Did Barako do an Oakland?

THERE are a number of things to consider in the avalanche of criticism that has fallen upon Barako Bull after its PBA Draft Day moves.

First, how a team can give up so many first round draft choices?  Second, how can a team not build for the long term?  And third, why all the silence from the Barako camp?

On the first point, PBA commissioner Chito Salud was perfectly right in saying that teams have the prerogative to decide on players and, subsequently, the fortunes of their roster.  But fans and basketball followers do have questions when such intriguing moves happen.

The opportunity to build with a new crop of young players presented itself to Barako Bull but they opted to go another route.

The financial aspects of the franchise, which we will never fully gain access to, have probably helped shape their decisions not to build for the long haul with young stars. The team probably could not foresee offering escalating salaries in the long term to young players and ended up dealing with existing contracts or terms of the veterans.

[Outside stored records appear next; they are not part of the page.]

### src/acs_pkg.sv
// shared constants and types of the conversion sequencer
package acs_pkg;
	// clocking: core clock, internal oscillator and modulator rates
	localparam int unsigned CORE_CLK_HZ = 25_000_000;
	localparam int unsigned OSC_HZ = 1_000_000;
	localparam int unsigned OSC_DIV = CORE_CLK_HZ / OSC_HZ;
	localparam int unsigned MOD_DIV = 4;
	// serial clock low time after which the serial port resets, in ms
	localparam int unsigned SCLK_LOW_MS = 28;
	localparam int unsigned SCLK_LOW_CYC = CORE_CLK_HZ / 1000 * SCLK_LOW_MS;

	// register byte offsets
	localparam logic [7:0] OFS_CONFIG = 8'h00;
	localparam logic [7:0] OFS_RESULT = 8'h04;
	localparam logic [7:0] OFS_STATUS = 8'h08;
	localparam logic [7:0] OFS_MASK = 8'h0C;
	localparam logic [7:0] OFS_SERIAL_RX = 8'h10;

	// config field positions
	localparam int unsigned CFG_TRIG_BIT = 0;
	localparam int unsigned CFG_MODE_BIT = 1;
	localparam int unsigned CFG_MUX_LSB = 2;
	localparam int unsigned CFG_GAIN_LSB = 5;
	localparam int unsigned CFG_RATE_LSB = 8;
	// status / mask bit positions
	localparam int unsigned ST_DONE_BIT = 0;
	localparam int unsigned ST_TOUT_BIT = 1;

	// values after reset
	localparam logic RST_MODE = 1'b1;
	localparam logic [2:0] RST_MUX = 3'h0;
	localparam logic [2:0] RST_GAIN = 3'h2;
	localparam logic [2:0] RST_RATE = 3'h4;

	// readout word layout: 12-bit code left-justified in 16 bits
	localparam int unsigned CODE_W = 12;
	localparam int unsigned WORD_W = 16;

	// conversion sequencer states
	typedef enum logic [0:0] {
		ACS_POWER_DOWN,
		ACS_CONVERT
	} acs_state_e;
endpackage

### src/acs_tick_div.sv
// divider that turns a clock enable into a slower one-cycle enable
`timescale 1ns/1ps
module acs_tick_div #(
	parameter int unsigned DIV = 4
) (
	// clock and reset
	input wire logic core_clk,
	input wire logic srst,
	// enable in and divided enable out
	input wire logic tick_in,
	output logic tick_out
);
	localparam int unsigned CW = (DIV > 1) ? $clog2(DIV) : 1;
	localparam logic [CW-1:0] LAST = CW'(DIV - 1);

	// a divide by zero has no meaning
	if (DIV < 1) begin : g_bad_div
		$error("acs_tick_div: DIV must be at least 1");
	end

	logic [CW-1:0] cnt_q; // position within one output period
	logic [CW-1:0] cnt_d;

	// next count, wrapping at the last position
	always_comb begin
		cnt_d = cnt_q;
		if (tick_in) begin
			cnt_d = (cnt_q == LAST) ? '0 : cnt_q + CW'(1);
		end
	end

	// count register
	always_ff @(posedge core_clk) begin
		if (srst) begin
			cnt_q <= '0;
		end else begin
			cnt_q <= cnt_d;
		end
	end

	// pulse on the last input tick of each period
	assign tick_out = tick_in && (cnt_q == LAST);
endmodule // acs_tick_div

Being silent on the decisions is probably understandable because even the simplest explanation on Barako Bull’s part could lead to opening up issues that the company may not want to discuss in public.

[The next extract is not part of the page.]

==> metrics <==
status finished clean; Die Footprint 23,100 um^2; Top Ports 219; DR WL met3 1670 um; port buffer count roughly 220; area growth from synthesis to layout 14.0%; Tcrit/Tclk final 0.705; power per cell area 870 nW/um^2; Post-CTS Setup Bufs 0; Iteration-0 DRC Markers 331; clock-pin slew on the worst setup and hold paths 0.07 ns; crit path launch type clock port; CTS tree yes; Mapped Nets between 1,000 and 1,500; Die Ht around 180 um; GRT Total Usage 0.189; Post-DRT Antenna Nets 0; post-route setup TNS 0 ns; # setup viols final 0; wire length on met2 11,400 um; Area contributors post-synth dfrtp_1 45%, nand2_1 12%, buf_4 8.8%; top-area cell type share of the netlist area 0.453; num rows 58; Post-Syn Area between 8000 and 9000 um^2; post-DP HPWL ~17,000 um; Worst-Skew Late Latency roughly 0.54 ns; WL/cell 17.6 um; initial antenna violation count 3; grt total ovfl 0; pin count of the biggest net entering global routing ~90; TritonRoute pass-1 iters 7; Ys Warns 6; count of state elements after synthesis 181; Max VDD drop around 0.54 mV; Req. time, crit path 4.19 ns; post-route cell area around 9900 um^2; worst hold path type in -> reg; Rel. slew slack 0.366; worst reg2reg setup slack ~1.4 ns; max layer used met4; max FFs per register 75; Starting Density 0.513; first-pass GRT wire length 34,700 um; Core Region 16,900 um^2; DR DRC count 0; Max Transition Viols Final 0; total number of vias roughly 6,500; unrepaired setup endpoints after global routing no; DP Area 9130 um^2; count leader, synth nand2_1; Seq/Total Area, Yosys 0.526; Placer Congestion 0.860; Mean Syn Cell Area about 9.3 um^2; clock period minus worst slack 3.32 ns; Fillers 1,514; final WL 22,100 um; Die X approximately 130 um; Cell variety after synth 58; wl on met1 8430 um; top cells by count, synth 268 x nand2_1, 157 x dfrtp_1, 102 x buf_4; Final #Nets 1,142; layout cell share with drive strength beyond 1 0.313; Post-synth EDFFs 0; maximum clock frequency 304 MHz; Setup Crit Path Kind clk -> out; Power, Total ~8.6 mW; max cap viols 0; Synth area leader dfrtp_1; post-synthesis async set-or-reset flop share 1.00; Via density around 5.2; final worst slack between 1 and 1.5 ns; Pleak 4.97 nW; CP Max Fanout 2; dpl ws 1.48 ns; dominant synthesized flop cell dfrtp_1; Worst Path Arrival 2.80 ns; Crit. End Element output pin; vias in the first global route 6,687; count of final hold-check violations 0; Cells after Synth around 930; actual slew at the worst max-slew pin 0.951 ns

And yet, there should be some explanation done because the PBA is a public domain and the fans need to gain some understanding on why certain decisions were made.

With this development, one cannot help but recall Moneyball, the sports movie based on the 2002 Oakland Athletics in baseball that had limited finances but clearly wanted to stay in the game.

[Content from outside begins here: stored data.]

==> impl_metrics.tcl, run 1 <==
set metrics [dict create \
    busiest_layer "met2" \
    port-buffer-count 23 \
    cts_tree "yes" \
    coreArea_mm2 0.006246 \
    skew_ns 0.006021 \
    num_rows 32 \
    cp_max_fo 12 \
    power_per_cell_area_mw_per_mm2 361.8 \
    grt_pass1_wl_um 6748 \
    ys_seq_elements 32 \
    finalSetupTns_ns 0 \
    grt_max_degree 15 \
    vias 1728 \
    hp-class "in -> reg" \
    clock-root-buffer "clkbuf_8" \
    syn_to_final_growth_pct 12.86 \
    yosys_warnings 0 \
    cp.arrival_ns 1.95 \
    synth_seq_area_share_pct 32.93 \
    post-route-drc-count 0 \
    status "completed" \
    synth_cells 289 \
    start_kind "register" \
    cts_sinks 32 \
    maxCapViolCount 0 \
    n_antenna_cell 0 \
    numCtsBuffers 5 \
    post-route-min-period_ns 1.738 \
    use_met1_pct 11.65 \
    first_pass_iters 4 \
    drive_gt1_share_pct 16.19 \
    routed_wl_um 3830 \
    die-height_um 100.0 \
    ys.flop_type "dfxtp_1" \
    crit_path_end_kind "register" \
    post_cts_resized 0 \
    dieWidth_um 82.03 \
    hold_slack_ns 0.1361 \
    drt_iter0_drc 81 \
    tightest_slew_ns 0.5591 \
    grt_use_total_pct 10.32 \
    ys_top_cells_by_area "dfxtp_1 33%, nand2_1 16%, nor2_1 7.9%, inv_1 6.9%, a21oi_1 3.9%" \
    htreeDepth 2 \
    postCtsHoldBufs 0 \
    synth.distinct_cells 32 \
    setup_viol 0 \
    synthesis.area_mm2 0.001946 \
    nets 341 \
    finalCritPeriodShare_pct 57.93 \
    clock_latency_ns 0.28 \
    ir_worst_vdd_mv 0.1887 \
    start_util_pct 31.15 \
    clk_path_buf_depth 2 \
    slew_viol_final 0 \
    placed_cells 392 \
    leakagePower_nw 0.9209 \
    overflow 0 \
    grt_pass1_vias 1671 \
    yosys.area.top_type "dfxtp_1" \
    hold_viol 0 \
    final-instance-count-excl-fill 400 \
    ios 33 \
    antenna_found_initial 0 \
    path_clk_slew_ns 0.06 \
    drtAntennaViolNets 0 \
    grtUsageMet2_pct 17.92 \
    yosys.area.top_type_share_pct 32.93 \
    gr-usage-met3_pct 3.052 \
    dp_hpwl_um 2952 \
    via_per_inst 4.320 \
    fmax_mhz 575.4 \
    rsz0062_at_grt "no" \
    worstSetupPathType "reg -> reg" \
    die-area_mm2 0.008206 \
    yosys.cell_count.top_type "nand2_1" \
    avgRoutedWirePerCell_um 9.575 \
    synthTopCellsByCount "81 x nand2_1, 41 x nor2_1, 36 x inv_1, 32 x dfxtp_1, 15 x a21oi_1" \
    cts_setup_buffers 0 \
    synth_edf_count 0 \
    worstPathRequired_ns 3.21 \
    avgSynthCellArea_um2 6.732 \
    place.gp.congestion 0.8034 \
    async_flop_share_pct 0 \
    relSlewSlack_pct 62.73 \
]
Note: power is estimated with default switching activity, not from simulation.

General manager Billy Beane (Brad Pitt) connives with his Ivy League economics graduate and numbers fanatic assistant Peter Brand (Jonah Hill) to shake up baseball tradition.

They agree to use statistics more than the gut feel and experience of scouts and coaches to determine the value of players.  They rid the team of players who have star value but have been performing below par getting on base and scoring runs.  The old scouts of the game scoff at their ways and clash with this bold approach.

Beane and Brand played their cards under the financial circumstances they were in. After a rocky start, their gamble pays off with a 20-game winning streak and a spot in the playoffs.

Beane gets offered $12.5 million to manage the Boston Red Sox but refuses. The Red Sox go on to win the World Series two years later using Beane’s approach.

The actual PBA conferences will tell whether Barako Bull’s decisions were worth it or not. Just like the Oakland A’s, they will have to survive the tide when losses start piling up and the inevitable I-told-you-sos surface.

Their decision to go the routes they have chosen was clearly the big story of the draft. It was unavoidable that the limelight would turn on them.